La “chiamata” alla missione di volontario
Si è mandati verso l’altro, perché si è chiamati. Anche a me è successo. Se ci penso, sembra sia avvenuto tutto per caso, invece nulla è senza ragione, nemmeno l’invito di un commerciante di bombole di gas. Si chiamava Piero, era passato da casa mia per la fornitura – all’epoca, primi anni Ottanta, dalle mie parti si usavano ancora le bombole – e, nel conversare del più e del meno, ha buttato lì una proposta. “Perché non vieni anche tu al corso per volontari del soccorso?”. Così. La sezione locale della Cri ancora non esisteva, però Piero, un autentico visionario, stava lavorando al progetto. Al momento, dopo un sorriso di cortesia e mezzo “sì”, pensavo tra me che non ne avrei fatto niente. Ventenne, ma già padre di famiglia, con due bimbi piccolissimi, un lavoro impegnativo, la mia consorte da supportare, non mi sembrava possibile inserire anche questo impegno nella tabella di marcia. Invece quella chiamata ha iniziato subito a lavorare dentro di me, facendo via via sgretolare tutti i “ma” e i “non posso”, per aprirmi prospettive di crescita.

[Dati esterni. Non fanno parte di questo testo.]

File: src/rtl/core/femr_pkg.sv
// ----------------------------------------------------------------------------
// femr_pkg: shared types and constants of the filled ellipse rasterizer
// Command and status bundles between controller and datapath, operation codes
// of the shared multiplier and of the decision update, and result selectors.
// ----------------------------------------------------------------------------
package femr_pkg;

    // Default geometry widths
    localparam int COORD_BITS_DEF  = 12;
    localparam int RADIUS_BITS_DEF = 10;

    // Input item kinds
    localparam logic KIND_START = 1'b0;

    // Result primitive kinds
    localparam logic PRIM_SPAN  = 1'b0;
    localparam logic PRIM_POINT = 1'b1;

    // Operand pairs of the shared multiplier
    typedef enum logic [3:0] {
        MUL_NONE,
        MUL_AA,     // a * a        -> a2
        MUL_BB,     // b * b        -> b2
        MUL_A2B,    // a2 * b       -> t1
        MUL_STEP1,  // b2 * (2x+3) or b2 * (2x+2)  -> t1
        MUL_STEP2,  // a2 * (2-2y) or a2 * (3-2y)  -> t2
        MUL_TST1,   // b2 * (x+1)   -> t1
        MUL_TST2,   // a2 * (2y-1)  -> t2
        MUL_SQX,    // (2x+1)^2     -> t1
        MUL_SQY,    // (y-1)^2      -> t2
        MUL_B2T1,   // b2 * t1      -> t1
        MUL_A2T2,   // a2 * t2      -> t2
        MUL_A2B2    // a2 * b2      -> t3
    } mul_op_t;

    // Decision variable updates
    typedef enum logic [1:0] {
        D_NONE,
        D_START,
        D_STEP,
        D_SWITCH
    } d_op_t;

    // Result selectors, in output order
    localparam int EMIT_SEL_BITS = 3;
    typedef enum logic [EMIT_SEL_BITS-1:0] {
        E_SPAN_UP,
        E_SPAN_DN,
        E_PT_PP,
        E_PT_PM,
        E_PT_MM,
        E_PT_MP
    } emit_sel_t;

    // Controller to datapath
    typedef struct packed {
        logic      load;
        mul_op_t   mul_op;
        d_op_t     d_op;
        logic      fin;
        logic      emit;
        emit_sel_t emit_sel;
    } cmd_t;

    // Datapath to controller
    typedef struct packed {
        logic active;
        logic region_two;
        logic switch_due;
        logic out_free;
    } status_t;

endpackage

File: src/rtl/core/femr_ctrl.sv
// ----------------------------------------------------------------------------
// femr_ctrl: sequencer of the filled ellipse rasterizer
// Takes input words, steps the datapath through the multiplier schedule of
// one iteration and releases the six result words of the item.
// ----------------------------------------------------------------------------
module femr_ctrl (
    input  logic              aclk,
    input  logic              aresetn,
    input  logic              s_tvalid,
    output logic              s_tready,
    input  logic              s_kind,
    input  femr_pkg::status_t status,
    output femr_pkg::cmd_t    cmd
);
    import femr_pkg::*;

    typedef enum logic [18:0] {
        S_IDLE   = 19'h00001,
        S_AA     = 19'h00002,
        S_BB     = 19'h00004,
        S_A2B    = 19'h00008,
        S_DSTART = 19'h00010,
        S_STEP1  = 19'h00020,
        S_STEP2  = 19'h00040,
        S_DSTEP  = 19'h00080,
        S_TST1   = 19'h00100,
        S_TST2   = 19'h00200,
        S_CHECK  = 19'h00400,
        S_SQX    = 19'h00800,
        S_SQY    = 19'h01000,
        S_B2T1   = 19'h02000,
        S_A2T2   = 19'h04000,
        S_A2B2   = 19'h08000,
        S_DSW    = 19'h10000,
        S_FIN    = 19'h20000,
        S_EMIT   = 19'h40000
    } state_t;

    state_t    state_reg, state_next;
    emit_sel_t idx_reg, idx_next;

    // Next state and command decode
    always_comb begin
        state_next   = state_reg;
        idx_next     = idx_reg;
        s_tready     = 1'b0;
        cmd          = '0;
        cmd.emit_sel = idx_reg;
        unique case (state_reg)
            S_IDLE: begin
                s_tready = 1'b1;
                if (s_tvalid) begin
                    if (s_kind == KIND_START) begin
                        cmd.load   = 1'b1;
                        state_next = S_AA;
                    end else if (status.active) begin
                        state_next = S_STEP1;
                    end
                end
            end
            S_AA: begin
                cmd.mul_op = MUL_AA;
                state_next = S_BB;
            end
            S_BB: begin
                cmd.mul_op = MUL_BB;
                state_next = S_A2B;
            end
            S_A2B: begin
                cmd.mul_op = MUL_A2B;
                state_next = S_DSTART;
            end
            S_DSTART: begin
                cmd.d_op   = D_START;
                state_next = S_TST1;
            end
            S_STEP1: begin
                cmd.mul_op = MUL_STEP1;
                state_next = S_STEP2;
            end
            S_STEP2: begin
                cmd.mul_op = MUL_STEP2;
                state_next = S_DSTEP;
            end
            S_DSTEP: begin
                cmd.d_op   = D_STEP;
                state_next = status.region_two ? S_FIN : S_TST1;
            end
            S_TST1: begin
                cmd.mul_op = MUL_TST1;
                state_next = S_TST2;
            end
            S_TST2: begin
                cmd.mul_op = MUL_TST2;
                state_next = S_CHECK;
            end
            S_CHECK: begin
                state_next = status.switch_due ? S_SQX : S_FIN;
            end
            S_SQX: begin
                cmd.mul_op = MUL_SQX;
                state_next = S_SQY;
            end
            S_SQY: begin
                cmd.mul_op = MUL_SQY;
                state_next = S_B2T1;
            end
            S_B2T1: begin
                cmd.mul_op = MUL_B2T1;
                state_next = S_A2T2;
            end
            S_A2T2: begin
                cmd.mul_op = MUL_A2T2;
                state_next = S_A2B2;
            end
            S_A2B2: begin
                cmd.mul_op = MUL_A2B2;
                state_next = S_DSW;
            end
            S_DSW: begin
                cmd.d_op   = D_SWITCH;
                state_next = S_FIN;
            end
            S_FIN: begin
                cmd.fin    = 1'b1;
                idx_next   = E_SPAN_UP;
                state_next = S_EMIT;
            end
            S_EMIT: begin
                // hand one result word to the output register when it has room
                if (status.out_free) begin
                    cmd.emit = 1'b1;
                    if (idx_reg == E_PT_MP) begin
                        state_next = S_IDLE;
                    end else begin
                        idx_next = emit_sel_t'(idx_reg + 1'b1);
                    end
                end
            end
            default: begin
                state_next = S_IDLE;
            end
        endcase
    end

    // State registers
    always_ff @(posedge aclk) begin
        if (!aresetn) begin
            state_reg <= S_IDLE;
            idx_reg   <= E_SPAN_UP;
        end else begin
            state_reg <= state_next;
            idx_reg   <= idx_next;
        end
    end

endmodule

File: src/rtl/core/femr_dpath.sv
// ----------------------------------------------------------------------------
// femr_dpath: datapath of the filled ellipse rasterizer
// Holds the walk state, one shared multiplier with product registers, the
// decision update, the result geometry and the output register.
// ----------------------------------------------------------------------------
module femr_dpath #(
    parameter int COORD_BITS  = femr_pkg::COORD_BITS_DEF,
    parameter int RADIUS_BITS = femr_pkg::RADIUS_BITS_DEF
) (
    input  logic                          aclk,
    input  logic                          aresetn,
    input  femr_pkg::cmd_t                cmd,
    output femr_pkg::status_t             status,
    input  logic signed [COORD_BITS-1:0]  in_center_x,
    input  logic signed [COORD_BITS-1:0]  in_center_y,
    input  logic [RADIUS_BITS-1:0]        in_radius_x,
    input  logic [RADIUS_BITS-1:0]        in_radius_y,
    input  logic                          out_ready,
    output logic                          out_valid,
    output logic                          out_prim_kind,
    output logic signed [COORD_BITS:0]    out_x_left,
    output logic signed [COORD_BITS:0]    out_x_right,
    output logic signed [COORD_BITS:0]    out_row,
    output logic                          out_last,
    output logic                          out_done
);
    import femr_pkg::*;

    localparam int C  = COORD_BITS;
    localparam int R  = RADIUS_BITS;
    localparam int S  = R + 1;          // quadrant point
    localparam int O  = C + 1;          // result coordinates
    localparam int AW = 2 * R;          // unsigned multiplier operand
    localparam int BW = 2 * R + 6;      // signed multiplier operand
    localparam int PW = AW + 1 + BW;    // product
    localparam int DW = 4 * R + 8;      // decision variable

    // Walk state
    logic signed [C-1:0]  cx_reg, cy_reg;
    logic [R-1:0]         a_reg, b_reg;
    logic [AW-1:0]        a2_reg, b2_reg;
    logic [S-1:0]         x_reg, y_reg;
    logic signed [DW-1:0] d_reg, t1_reg, t2_reg, t3_reg;
    logic                 region_two_reg, active_reg, near_reg, done_reg;

    // Output register
    logic                 out_valid_reg, out_kind_reg, out_last_reg, out_done_reg;
    logic signed [O-1:0]  out_xl_reg, out_xr_reg, out_row_reg;

    // Multiplier
    logic [AW-1:0]        mul_a;
    logic signed [BW-1:0] mul_b, x_b, y_b;
    logic [S:0]           x2p1;
    logic [S-1:0]         ym1;
    logic signed [PW-1:0] prod;
    logic signed [DW-1:0] prod_d;

    // Decision update
    logic signed [DW-1:0] a2_d, b2_d, t1x4, t2x4, t3x4, step_inc;
    logic signed [DW-1:0] d_start, d_switch;
    logic                 branch, finish;
    logic [S-1:0]         x_step, y_step;

    // Result geometry
    logic signed [O-1:0]  cxo, cyo, xo, yo, row_up, row_dn;
    logic                 res_kind;
    logic signed [O-1:0]  res_xl, res_xr, res_row;
    logic                 out_free;

    // Select multiplier operands
    always_comb begin
        x_b  = BW'(x_reg);
        y_b  = BW'(y_reg);
        x2p1 = {x_reg, 1'b1};
        ym1  = (y_reg == '0) ? S'(1) : y_reg - S'(1);
        unique case (cmd.mul_op)
            MUL_AA: begin
                mul_a = AW'(a_reg);
                mul_b = BW'(a_reg);
            end
            MUL_BB: begin
                mul_a = AW'(b_reg);
                mul_b = BW'(b_reg);
            end
            MUL_A2B: begin
                mul_a = a2_reg;
                mul_b = BW'(b_reg);
            end
            MUL_STEP1: begin
                mul_a = b2_reg;
                mul_b = x_b + x_b + (region_two_reg ? BW'(2) : BW'(3));
            end
            MUL_STEP2: begin
                mul_a = a2_reg;
                mul_b = (region_two_reg ? BW'(3) : BW'(2)) - y_b - y_b;
            end
            MUL_TST1: begin
                mul_a = b2_reg;
                mul_b = x_b + BW'(1);
            end
            MUL_TST2: begin
                mul_a = a2_reg;
                mul_b = y_b + y_b - BW'(1);
            end
            MUL_SQX: begin
                mul_a = AW'(x2p1);
                mul_b = BW'(x2p1);
            end
            MUL_SQY: begin
                mul_a = AW'(ym1);
                mul_b = BW'(ym1);
            end
            MUL_B2T1: begin
                mul_a = b2_reg;
                mul_b = t1_reg[BW-1:0];
            end
            MUL_A2T2: begin
                mul_a = a2_reg;
                mul_b = t2_reg[BW-1:0];
            end
            MUL_A2B2: begin
                mul_a = a2_reg;
                mul_b = BW'(b2_reg);
            end
            default: begin
                mul_a = '0;
                mul_b = '0;
            end
        endcase
        prod   = $signed({1'b0, mul_a}) * mul_b;
        prod_d = {{(DW - PW){prod[PW-1]}}, prod};
    end

    // Work out the decision step, the region test and the new point
    always_comb begin
        a2_d     = DW'(a2_reg);
        b2_d     = DW'(b2_reg);
        t1x4     = t1_reg <<< 2;
        t2x4     = t2_reg <<< 2;
        t3x4     = t3_reg <<< 2;
        branch   = region_two_reg ? (d_reg <= 0) : (d_reg < 0);
        if (region_two_reg) begin
            step_inc = branch ? (t1x4 + t2x4) : t2x4;
        end else begin
            step_inc = branch ? t1x4 : (t1x4 + t2x4);
        end
        x_step   = (!region_two_reg || branch) ? x_reg + S'(1) : x_reg;
        y_step   = (region_two_reg || !branch) ? y_reg - S'(1) : y_reg;
        d_start  = (b2_d <<< 2) - t1x4 + a2_d;
        d_switch = t1_reg + t2x4 - t3x4;
        finish   = region_two_reg && (y_reg == '0);
        out_free = !out_valid_reg || out_ready;
    end

    // Form the selected result word
    always_comb begin
        cxo    = {cx_reg[C-1], cx_reg};
        cyo    = {cy_reg[C-1], cy_reg};
        xo     = O'(x_reg);
        yo     = O'(y_reg);
        row_up = near_reg ? cyo + yo : cyo + yo - O'(1);
        row_dn = near_reg ? cyo - yo : cyo - yo + O'(1);
        unique case (cmd.emit_sel)
            E_SPAN_UP: begin
                res_kind = PRIM_SPAN;
                res_xl   = cxo - xo;
                res_xr   = cxo + xo;
                res_row  = row_up;
            end
            E_SPAN_DN: begin
                res_kind = PRIM_SPAN;
                res_xl   = cxo - xo;
                res_xr   = cxo + xo;
                res_row  = row_dn;
            end
            E_PT_PP: begin
                res_kind = PRIM_POINT;
                res_xl   = cxo + xo;
                res_xr   = cxo + xo;
                res_row  = cyo + yo;
            end
            E_PT_PM: begin
                res_kind = PRIM_POINT;
                res_xl   = cxo + xo;
                res_xr   = cxo + xo;
                res_row  = cyo - yo;
            end
            E_PT_MM: begin
                res_kind = PRIM_POINT;
                res_xl   = cxo - xo;
                res_xr   = cxo - xo;
                res_row  = cyo - yo;
            end
            E_PT_MP: begin
                res_kind = PRIM_POINT;
                res_xl   = cxo - xo;
                res_xr   = cxo - xo;
                res_row  = cyo + yo;
            end
            default: begin
                res_kind = PRIM_SPAN;
                res_xl   = '0;
                res_xr   = '0;
                res_row  = '0;
            end
        endcase
    end

    // Control state: activity, region and output valid
    always_ff @(posedge aclk) begin
        if (!aresetn) begin
            active_reg     <= 1'b0;
            region_two_reg <= 1'b0;
            out_valid_reg  <= 1'b0;
        end else begin
            if (cmd.load) begin
                active_reg     <= 1'b1;
                region_two_reg <= 1'b0;
            end else if (cmd.d_op == D_SWITCH) begin
                region_two_reg <= 1'b1;
            end
            if (cmd.fin && finish) begin
                active_reg <= 1'b0;
            end
            if (cmd.emit) begin
                out_valid_reg <= 1'b1;
            end else if (out_ready) begin
                out_valid_reg <= 1'b0;
            end
        end
    end

    // Payload: loaded ellipse, products, decision and point
    always_ff @(posedge aclk) begin
        if (cmd.load) begin
            cx_reg <= in_center_x;
            cy_reg <= in_center_y;
            a_reg  <= in_radius_x;
            b_reg  <= in_radius_y;
            x_reg  <= '0;
            y_reg  <= S'(in_radius_y);
        end
        case (cmd.mul_op)
            MUL_AA:                                        a2_reg <= prod[AW-1:0];
            MUL_BB:                                        b2_reg <= prod[AW-1:0];
            MUL_A2B, MUL_STEP1, MUL_TST1, MUL_SQX, MUL_B2T1: t1_reg <= prod_d;
            MUL_STEP2, MUL_TST2, MUL_SQY, MUL_A2T2:        t2_reg <= prod_d;
            MUL_A2B2:                                      t3_reg <= prod_d;
            default: ;
        endcase
        unique case (cmd.d_op)
            D_START: begin
                d_reg    <= d_start;
                near_reg <= 1'b0;
            end
            D_STEP: begin
                d_reg    <= d_reg + step_inc;
                x_reg    <= x_step;
                y_reg    <= y_step;
                near_reg <= region_two_reg && (y_step <= S'(1));
            end
            D_SWITCH: begin
                d_reg <= d_switch;
            end
            default: ;
        endcase
        if (cmd.fin) begin
            done_reg <= finish;
        end
        if (cmd.emit) begin
            out_kind_reg <= res_kind;
            out_xl_reg   <= res_xl;
            out_xr_reg   <= res_xr;
            out_row_reg  <= res_row;
            out_last_reg <= (cmd.emit_sel == E_PT_MP);
            out_done_reg <= done_reg;
        end
    end

    assign status.active     = active_reg;
    assign status.region_two = region_two_reg;
    assign status.switch_due = !region_two_reg && !((t1_reg <<< 1) < t2_reg);
    assign status.out_free   = out_free;

    assign out_valid     = out_valid_reg;
    assign out_prim_kind = out_kind_reg;
    assign out_x_left    = out_xl_reg;
    assign out_x_right   = out_xr_reg;
    assign out_row       = out_row_reg;
    assign out_last      = out_last_reg;
    assign out_done      = out_done_reg;

endmodule

File: src/rtl/core/filled_ellipse_midpoint_rasterizer.sv
// ----------------------------------------------------------------------------
// filled_ellipse_midpoint_rasterizer: midpoint ellipse fill and outline
// Input word on s_*: tuser is the kind (0 start, 1 advance); tdata carries
// centre and radii, read on a start only. Each start, and each advance while
// an ellipse is in progress, yields six words on m_*: two fill spans, then
// four mirrored outline points. tlast marks the sixth word; tuser[1] is set
// on all six words of the item that completes the ellipse. An advance with
// no ellipse in progress is taken and yields nothing.
// Timing: the block takes no new input word until all six result words of
// the item have gone to the output register. A start, an advance in region
// one, an advance in region two and an item that moves the walk into region
// two each take their own path through the schedule. The pace is set by one
// shared multiplier, used once per cycle through the schedule of the
// decision update and region test, and by the six-word output sequence.
// The output register lets the next input word be taken while the last
// result word still waits. When the receiver stalls the sequence halts on
// the held word; nothing is lost. Reset drops any ellipse in progress and
// empties the output register; the block is ready once reset is released.
// ----------------------------------------------------------------------------
module filled_ellipse_midpoint_rasterizer #(
    parameter int COORD_BITS  = femr_pkg::COORD_BITS_DEF,
    parameter int RADIUS_BITS = femr_pkg::RADIUS_BITS_DEF
) (
    input  logic aclk,
    input  logic aresetn,
    input  logic s_tvalid,
    output logic s_tready,
    // center_x, center_y, radius_x, radius_y, zero padding
    input  logic [((2*COORD_BITS+2*RADIUS_BITS+7)/8)*8-1:0] s_tdata,
    // kind
    input  logic s_tuser,
    output logic m_tvalid,
    input  logic m_tready,
    // x_left, x_right, row, zero padding
    output logic [((3*(COORD_BITS+1)+7)/8)*8-1:0] m_tdata,
    // prim_kind, done_res
    output logic [1:0] m_tuser,
    output logic m_tlast
);
    import femr_pkg::*;

    localparam int C       = COORD_BITS;
    localparam int R       = RADIUS_BITS;
    localparam int OUT_TDW = ((3 * (C + 1) + 7) / 8) * 8;

    cmd_t    cmd;
    status_t status;

    logic                signed_kind_unused;
    logic                out_prim_kind, out_last, out_done;
    logic signed [C:0]   out_x_left, out_x_right, out_row;

    assign signed_kind_unused = s_tuser;

    femr_ctrl u_ctrl (
        .aclk     (aclk),
        .aresetn  (aresetn),
        .s_tvalid (s_tvalid),
        .s_tready (s_tready),
        .s_kind   (signed_kind_unused),
        .status   (status),
        .cmd      (cmd)
    );

    femr_dpath #(
        .COORD_BITS  (COORD_BITS),
        .RADIUS_BITS (RADIUS_BITS)
    ) u_dpath (
        .aclk          (aclk),
        .aresetn       (aresetn),
        .cmd           (cmd),
        .status        (status),
        .in_center_x   (s_tdata[C-1:0]),
        .in_center_y   (s_tdata[2*C-1:C]),
        .in_radius_x   (s_tdata[2*C+R-1:2*C]),
        .in_radius_y   (s_tdata[2*C+2*R-1:2*C+R]),
        .out_ready     (m_tready),
        .out_valid     (m_tvalid),
        .out_prim_kind (out_prim_kind),
        .out_x_left    (out_x_left),
        .out_x_right   (out_x_right),
        .out_row       (out_row),
        .out_last      (out_last),
        .out_done      (out_done)
    );

    // Pack the result word
    assign m_tdata = OUT_TDW'({out_row, out_x_right, out_x_left});
    assign m_tuser = {out_done, out_prim_kind};
    assign m_tlast = out_last;

endmodule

Se questo è successo, se la proposta di farmi volontario del soccorso non si è spenta, come poteva capitare, è perché mi sono messo per un attimo in ascolto. Non da solo. Ma con mia moglie. Ne abbiamo parlato, lei mi ha sostenuto, motivandomi.
Qualcuno ci chiama a farci prossimo
La carenza di volontari, avvertita a partire dalla stagione della pandemia, ci ha fatto spesso ragionare su come portare nuova linfa all’associazionismo del soccorso. Tutte le strategie hanno valore. Penso, però, che non ci sia nulla di più efficace della comunicazione diretta dell’esperienza, perché è parlare una “stessa lingua”, indipendentemente dalle specializzazioni o dai percorsi scolastici, al di là dell’età e della condizione sociale.
Parlare di volontariato è forse la maniera più bella per rilanciare il valore della “vocazione”, esperienza che in modo differente, unico, tocca ciascuno di noi ma spesso lasciamo scivolare via e perdiamo così una straordinaria opportunità di cambiamento. Con noi c’è sempre un altro / un’altra. Qualcuno che ci chiama.
Il mio riferimento, da credente, è sempre il Vangelo. Penso che, al di là dell’avere o meno fede in Dio, nessuno possa restare indifferente di fronte alla parabola del Buon Samaritano narrata dall’evangelista Luca (Lc 10, 25-37), senza sentirsi toccato dalla sensibilità dell’uomo che, in viaggio, si ferma per prestare soccorso a un poveraccio bastonato e derubato. C’è chi passa oltre, ma l’uomo di Samaria prova compassione e va ben al di là del conforto momentaneo. Versa olio e vino sulle ferite del ferito, caricando il ferito sul proprio giumento e affidandolo alle cure di un albergatore.
Episodi del genere sono continui. Siamo sempre, un po’ tutti, come il levita che passa accanto al poveraccio e non fa nulla. Non mi sento di giudicare nessuno, perché tante volte, pur con le migliori intenzioni, veniamo travolti dai nostri impegni o dalle preoccupazioni, senza renderci conto che, magari a due passi da noi, c’è qualcuno molto più gravato dalla vita. Forse quello di cui abbiamo bisogno è di fermarci a riflettere per chiedere a noi stessi chi consideriamo il nostro prossimo e come dovremmo e potremmo farci prossimo.
Il volontariato è una vocazione, un’esperienza che arricchisce chi la vive e chi la riceve. Rispondere a questa chiamata significa aprire il cuore e le mani, lasciandosi guidare dalla compassione e dal desiderio di servire.
E tu, oggi, ti sei mai fermato a chiederti: “Chi è il mio prossimo? Come posso farmi prossimo?” Forse la risposta è già lì, accanto a te, in attesa che tu decida di ascoltare.